*Work item*. Every line of the data, first to last, must be written out unchanged.

*Data for the task*.
<file path="src/rtl/alu_pkg.sv">
// Shared constants and state encoding for the ALU datapath sequencer.
// Function codes match the 8-function ALU select inputs.
package alu_pkg;

  localparam int FUNC_W = 3;
  localparam int DATA_W = 4;

  localparam logic [2:0] FN_INC    = 3'b000;
  localparam logic [2:0] FN_ADD_RC = 3'b001;
  localparam logic [2:0] FN_ADD    = 3'b010;
  localparam logic [2:0] FN_ORXOR  = 3'b011;
  localparam logic [2:0] FN_REDOR  = 3'b100;
  localparam logic [2:0] FN_SHL    = 3'b101;
  localparam logic [2:0] FN_SHR    = 3'b110;
  localparam logic [2:0] FN_MUL    = 3'b111;

  typedef enum logic [2:0] {
    S_IDLE,
    S_CLEAR,
    S_ISSUE,
    S_WAIT_STEP,
    S_DONE
  } seq_state_t;

endpackage

</file>
<file path="src/rtl/prog_store.sv">
// Program entry array: async clear, synchronous write, combinational read.
// Entries are packed as {func, operand}.
module prog_store #(
  parameter int DEPTH  = 8,
  parameter int ADDR_W = 3,
  parameter int W      = 7
) (
  input  logic              clock,
  input  logic              reset,
  input  logic              we,
  input  logic [ADDR_W-1:0] waddr,
  input  logic [W-1:0]      wdata,
  input  logic [ADDR_W-1:0] raddr,
  output logic [W-1:0]      rdata
);

  logic [W-1:0] mem_q [DEPTH];
  logic [W-1:0] mem_d [DEPTH];

  always_comb begin
    for (int i = 0; i < DEPTH; i++) begin
      mem_d[i] = mem_q[i];
    end
    if (we) begin
      mem_d[waddr] = wdata;
    end
  end

  always_ff @(posedge clock or posedge reset) begin
    if (reset) begin
      for (int i = 0; i < DEPTH; i++) begin
        mem_q[i] <= '0;
      end
    end else begin
      for (int i = 0; i < DEPTH; i++) begin
        mem_q[i] <= mem_d[i];
      end
    end
  end

  assign rdata = mem_q[raddr];

endmodule

</file>
<file path="src/rtl/alu_sequencer.sv">
// Issues a stored (function, operand) program to the ALU/accumulator,
// free-running or one op per step pulse. All outputs are registered.
module alu_sequencer #(
  parameter int DEPTH  = 8,
  parameter int ADDR_W = 3,
  parameter int FUNC_W = alu_pkg::FUNC_W,
  parameter int DATA_W = alu_pkg::DATA_W
) (
  input  logic              clock,
  input  logic              reset,
  input  logic              wr_en,
  input  logic [ADDR_W-1:0] wr_addr,
  input  logic [FUNC_W-1:0] wr_func,
  input  logic [DATA_W-1:0] wr_operand,
  input  logic [ADDR_W:0]   prog_len,
  input  logic              start,
  input  logic              step_mode,
  input  logic              step,
  output logic [FUNC_W-1:0] alu_func,
  output logic [DATA_W-1:0] alu_a,
  output logic              acc_load,
  output logic              acc_clear,
  output logic [ADDR_W-1:0] pc,
  output logic              busy,
  output logic              done,
  output logic              wr_err
);

  import alu_pkg::*;

  localparam int EW = FUNC_W + DATA_W;
  localparam logic [ADDR_W:0] DEPTH_L = (ADDR_W+1)'(DEPTH);

  seq_state_t state_q, state_d;
  logic [ADDR_W-1:0] pc_q, pc_d;
  logic [ADDR_W:0]   len_q, len_d;
  logic              smode_q, smode_d;
  logic [FUNC_W-1:0] func_q, func_d;
  logic [DATA_W-1:0] a_q, a_d;
  logic              load_q, load_d;
  logic              clear_q, clear_d;
  logic              busy_q, busy_d;
  logic              done_q, done_d;
  logic              err_q, err_d;

  logic [EW-1:0] rd;
  logic          wr_ok;
  logic          last;
  logic          show;

  assign wr_ok = wr_en && (state_q == S_IDLE || state_q == S_DONE);
  assign last  = ({1'b0, pc_q} == len_q - 1'b1);

  // Read address follows the next pc so operands register with the state.
  prog_store #(
    .DEPTH (DEPTH),
    .ADDR_W(ADDR_W),
    .W     (EW)
  ) u_store (
    .clock(clock),
    .reset(reset),
    .we   (wr_ok),
    .waddr(wr_addr),
    .wdata({wr_func, wr_operand}),
    .raddr(pc_d),
    .rdata(rd)
  );

  always_comb begin
    state_d = state_q;
    pc_d    = pc_q;
    len_d   = len_q;
    smode_d = smode_q;
    unique case (state_q)
      S_IDLE: begin
        if (start) begin
          if (prog_len != '0) begin
            len_d   = (prog_len > DEPTH_L) ? DEPTH_L : prog_len;
            smode_d = step_mode;
            pc_d    = '0;
            state_d = S_CLEAR;
          end else begin
            state_d = S_DONE;
          end
        end
      end
      S_CLEAR: state_d = S_ISSUE;
      S_ISSUE: begin
        if (last) begin
          pc_d    = '0;
          state_d = S_DONE;
        end else begin
          pc_d    = pc_q + 1'b1;
          state_d = smode_q ? S_WAIT_STEP : S_ISSUE;
        end
      end
      S_WAIT_STEP: begin
        if (step) begin
          state_d = S_ISSUE;
        end
      end
      S_DONE: begin
        pc_d    = '0;
        state_d = S_IDLE;
      end
      default: state_d = S_IDLE;
    endcase

    show    = (state_d == S_ISSUE) || (state_d == S_WAIT_STEP);
    func_d  = show ? rd[EW-1:DATA_W] : '0;
    a_d     = show ? rd[DATA_W-1:0] : '0;
    load_d  = (state_d == S_ISSUE);
    clear_d = (state_d == S_CLEAR);
    busy_d  = show || clear_d;
    done_d  = (state_d == S_DONE);
    err_d   = wr_en && !wr_ok;
  end

  always_ff @(posedge clock or posedge reset) begin
    if (reset) begin
      state_q <= S_IDLE;
      pc_q    <= '0;
      len_q   <= '0;
      smode_q <= 1'b0;
      func_q  <= '0;
      a_q     <= '0;
      load_q  <= 1'b0;
      clear_q <= 1'b0;
      busy_q  <= 1'b0;
      done_q  <= 1'b0;
      err_q   <= 1'b0;
    end else begin
      state_q <= state_d;
      pc_q    <= pc_d;
      len_q   <= len_d;
      smode_q <= smode_d;
      func_q  <= func_d;
      a_q     <= a_d;
      load_q  <= load_d;
      clear_q <= clear_d;
      busy_q  <= busy_d;
      done_q  <= done_d;
      err_q   <= err_d;
    end
  end

  assign alu_func  = func_q;
  assign alu_a     = a_q;
  assign acc_load  = load_q;
  assign acc_clear = clear_q;
  assign pc        = pc_q;
  assign busy      = busy_q;
  assign done      = done_q;
  assign wr_err    = err_q;

endmodule

</file>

*Completed task*.
<file path="src/rtl/alu_pkg.sv">
// Shared constants and state encoding for the ALU datapath sequencer.
// Function codes match the 8-function ALU select inputs.
package alu_pkg;

  localparam int FUNC_W = 3;
  localparam int DATA_W = 4;

  localparam logic [2:0] FN_INC    = 3'b000;
  localparam logic [2:0] FN_ADD_RC = 3'b001;
  localparam logic [2:0] FN_ADD    = 3'b010;
  localparam logic [2:0] FN_ORXOR  = 3'b011;
  localparam logic [2:0] FN_REDOR  = 3'b100;
  localparam logic [2:0] FN_SHL    = 3'b101;
  localparam logic [2:0] FN_SHR    = 3'b110;
  localparam logic [2:0] FN_MUL    = 3'b111;

  typedef enum logic [2:0] {
    S_IDLE,
    S_CLEAR,
    S_ISSUE,
    S_WAIT_STEP,
    S_DONE
  } seq_state_t;

endpackage

</file>
<file path="src/rtl/prog_store.sv">
// Program entry array: async clear, synchronous write, combinational read.
// Entries are packed as {func, operand}.
module prog_store #(
  parameter int DEPTH  = 8,
  parameter int ADDR_W = 3,
  parameter int W      = 7
) (
  input  logic              clock,
  input  logic              reset,
  input  logic              we,
  input  logic [ADDR_W-1:0] waddr,
  input  logic [W-1:0]      wdata,
  input  logic [ADDR_W-1:0] raddr,
  output logic [W-1:0]      rdata
);

  logic [W-1:0] mem_q [DEPTH];
  logic [W-1:0] mem_d [DEPTH];

  always_comb begin
    for (int i = 0; i < DEPTH; i++) begin
      mem_d[i] = mem_q[i];
    end
    if (we) begin
      mem_d[waddr] = wdata;
    end
  end

  always_ff @(posedge clock or posedge reset) begin
    if (reset) begin
      for (int i = 0; i < DEPTH; i++) begin
        mem_q[i] <= '0;
      end
    end else begin
      for (int i = 0; i < DEPTH; i++) begin
        mem_q[i] <= mem_d[i];
      end
    end
  end

  assign rdata = mem_q[raddr];

endmodule

</file>
<file path="src/rtl/alu_sequencer.sv">
// Issues a stored (function, operand) program to the ALU/accumulator,
// free-running or one op per step pulse. All outputs are registered.
module alu_sequencer #(
  parameter int DEPTH  = 8,
  parameter int ADDR_W = 3,
  parameter int FUNC_W = alu_pkg::FUNC_W,
  parameter int DATA_W = alu_pkg::DATA_W
) (
  input  logic              clock,
  input  logic              reset,
  input  logic              wr_en,
  input  logic [ADDR_W-1:0] wr_addr,
  input  logic [FUNC_W-1:0] wr_func,
  input  logic [DATA_W-1:0] wr_operand,
  input  logic [ADDR_W:0]   prog_len,
  input  logic              start,
  input  logic              step_mode,
  input  logic              step,
  output logic [FUNC_W-1:0] alu_func,
  output logic [DATA_W-1:0] alu_a,
  output logic              acc_load,
  output logic              acc_clear,
  output logic [ADDR_W-1:0] pc,
  output logic              busy,
  output logic              done,
  output logic              wr_err
);

  import alu_pkg::*;

  localparam int EW = FUNC_W + DATA_W;
  localparam logic [ADDR_W:0] DEPTH_L = (ADDR_W+1)'(DEPTH);

  seq_state_t state_q, state_d;
  logic [ADDR_W-1:0] pc_q, pc_d;
  logic [ADDR_W:0]   len_q, len_d;
  logic              smode_q, smode_d;
  logic [FUNC_W-1:0] func_q, func_d;
  logic [DATA_W-1:0] a_q, a_d;
  logic              load_q, load_d;
  logic              clear_q, clear_d;
  logic              busy_q, busy_d;
  logic              done_q, done_d;
  logic              err_q, err_d;

  logic [EW-1:0] rd;
  logic          wr_ok;
  logic          last;
  logic          show;

  assign wr_ok = wr_en && (state_q == S_IDLE || state_q == S_DONE);
  assign last  = ({1'b0, pc_q} == len_q - 1'b1);

  // Read address follows the next pc so operands register with the state.
  prog_store #(
    .DEPTH (DEPTH),
    .ADDR_W(ADDR_W),
    .W     (EW)
  ) u_store (
    .clock(clock),
    .reset(reset),
    .we   (wr_ok),
    .waddr(wr_addr),
    .wdata({wr_func, wr_operand}),
    .raddr(pc_d),
    .rdata(rd)
  );

  always_comb begin
    state_d = state_q;
    pc_d    = pc_q;
    len_d   = len_q;
    smode_d = smode_q;
    unique case (state_q)
      S_IDLE: begin
        if (start) begin
          if (prog_len != '0) begin
            len_d   = (prog_len > DEPTH_L) ? DEPTH_L : prog_len;
            smode_d = step_mode;
            pc_d    = '0;
            state_d = S_CLEAR;
          end else begin
            state_d = S_DONE;
          end
        end
      end
      S_CLEAR: state_d = S_ISSUE;
      S_ISSUE: begin
        if (last) begin
          pc_d    = '0;
          state_d = S_DONE;
        end else begin
          pc_d    = pc_q + 1'b1;
          state_d = smode_q ? S_WAIT_STEP : S_ISSUE;
        end
      end
      S_WAIT_STEP: begin
        if (step) begin
          state_d = S_ISSUE;
        end
      end
      S_DONE: begin
        pc_d    = '0;
        state_d = S_IDLE;
      end
      default: state_d = S_IDLE;
    endcase

    show    = (state_d == S_ISSUE) || (state_d == S_WAIT_STEP);
    func_d  = show ? rd[EW-1:DATA_W] : '0;
    a_d     = show ? rd[DATA_W-1:0] : '0;
    load_d  = (state_d == S_ISSUE);
    clear_d = (state_d == S_CLEAR);
    busy_d  = show || clear_d;
    done_d  = (state_d == S_DONE);
    err_d   = wr_en && !wr_ok;
  end

  always_ff @(posedge clock or posedge reset) begin
    if (reset) begin
      state_q <= S_IDLE;
      pc_q    <= '0;
      len_q   <= '0;
      smode_q <= 1'b0;
      func_q  <= '0;
      a_q     <= '0;
      load_q  <= 1'b0;
      clear_q <= 1'b0;
      busy_q  <= 1'b0;
      done_q  <= 1'b0;
      err_q   <= 1'b0;
    end else begin
      state_q <= state_d;
      pc_q    <= pc_d;
      len_q   <= len_d;
      smode_q <= smode_d;
      func_q  <= func_d;
      a_q     <= a_d;
      load_q  <= load_d;
      clear_q <= clear_d;
      busy_q  <= busy_d;
      done_q  <= done_d;
      err_q   <= err_d;
    end
  end

  assign alu_func  = func_q;
  assign alu_a     = a_q;
  assign acc_load  = load_q;
  assign acc_clear = clear_q;
  assign pc        = pc_q;
  assign busy      = busy_q;
  assign done      = done_q;
  assign wr_err    = err_q;

endmodule

</file>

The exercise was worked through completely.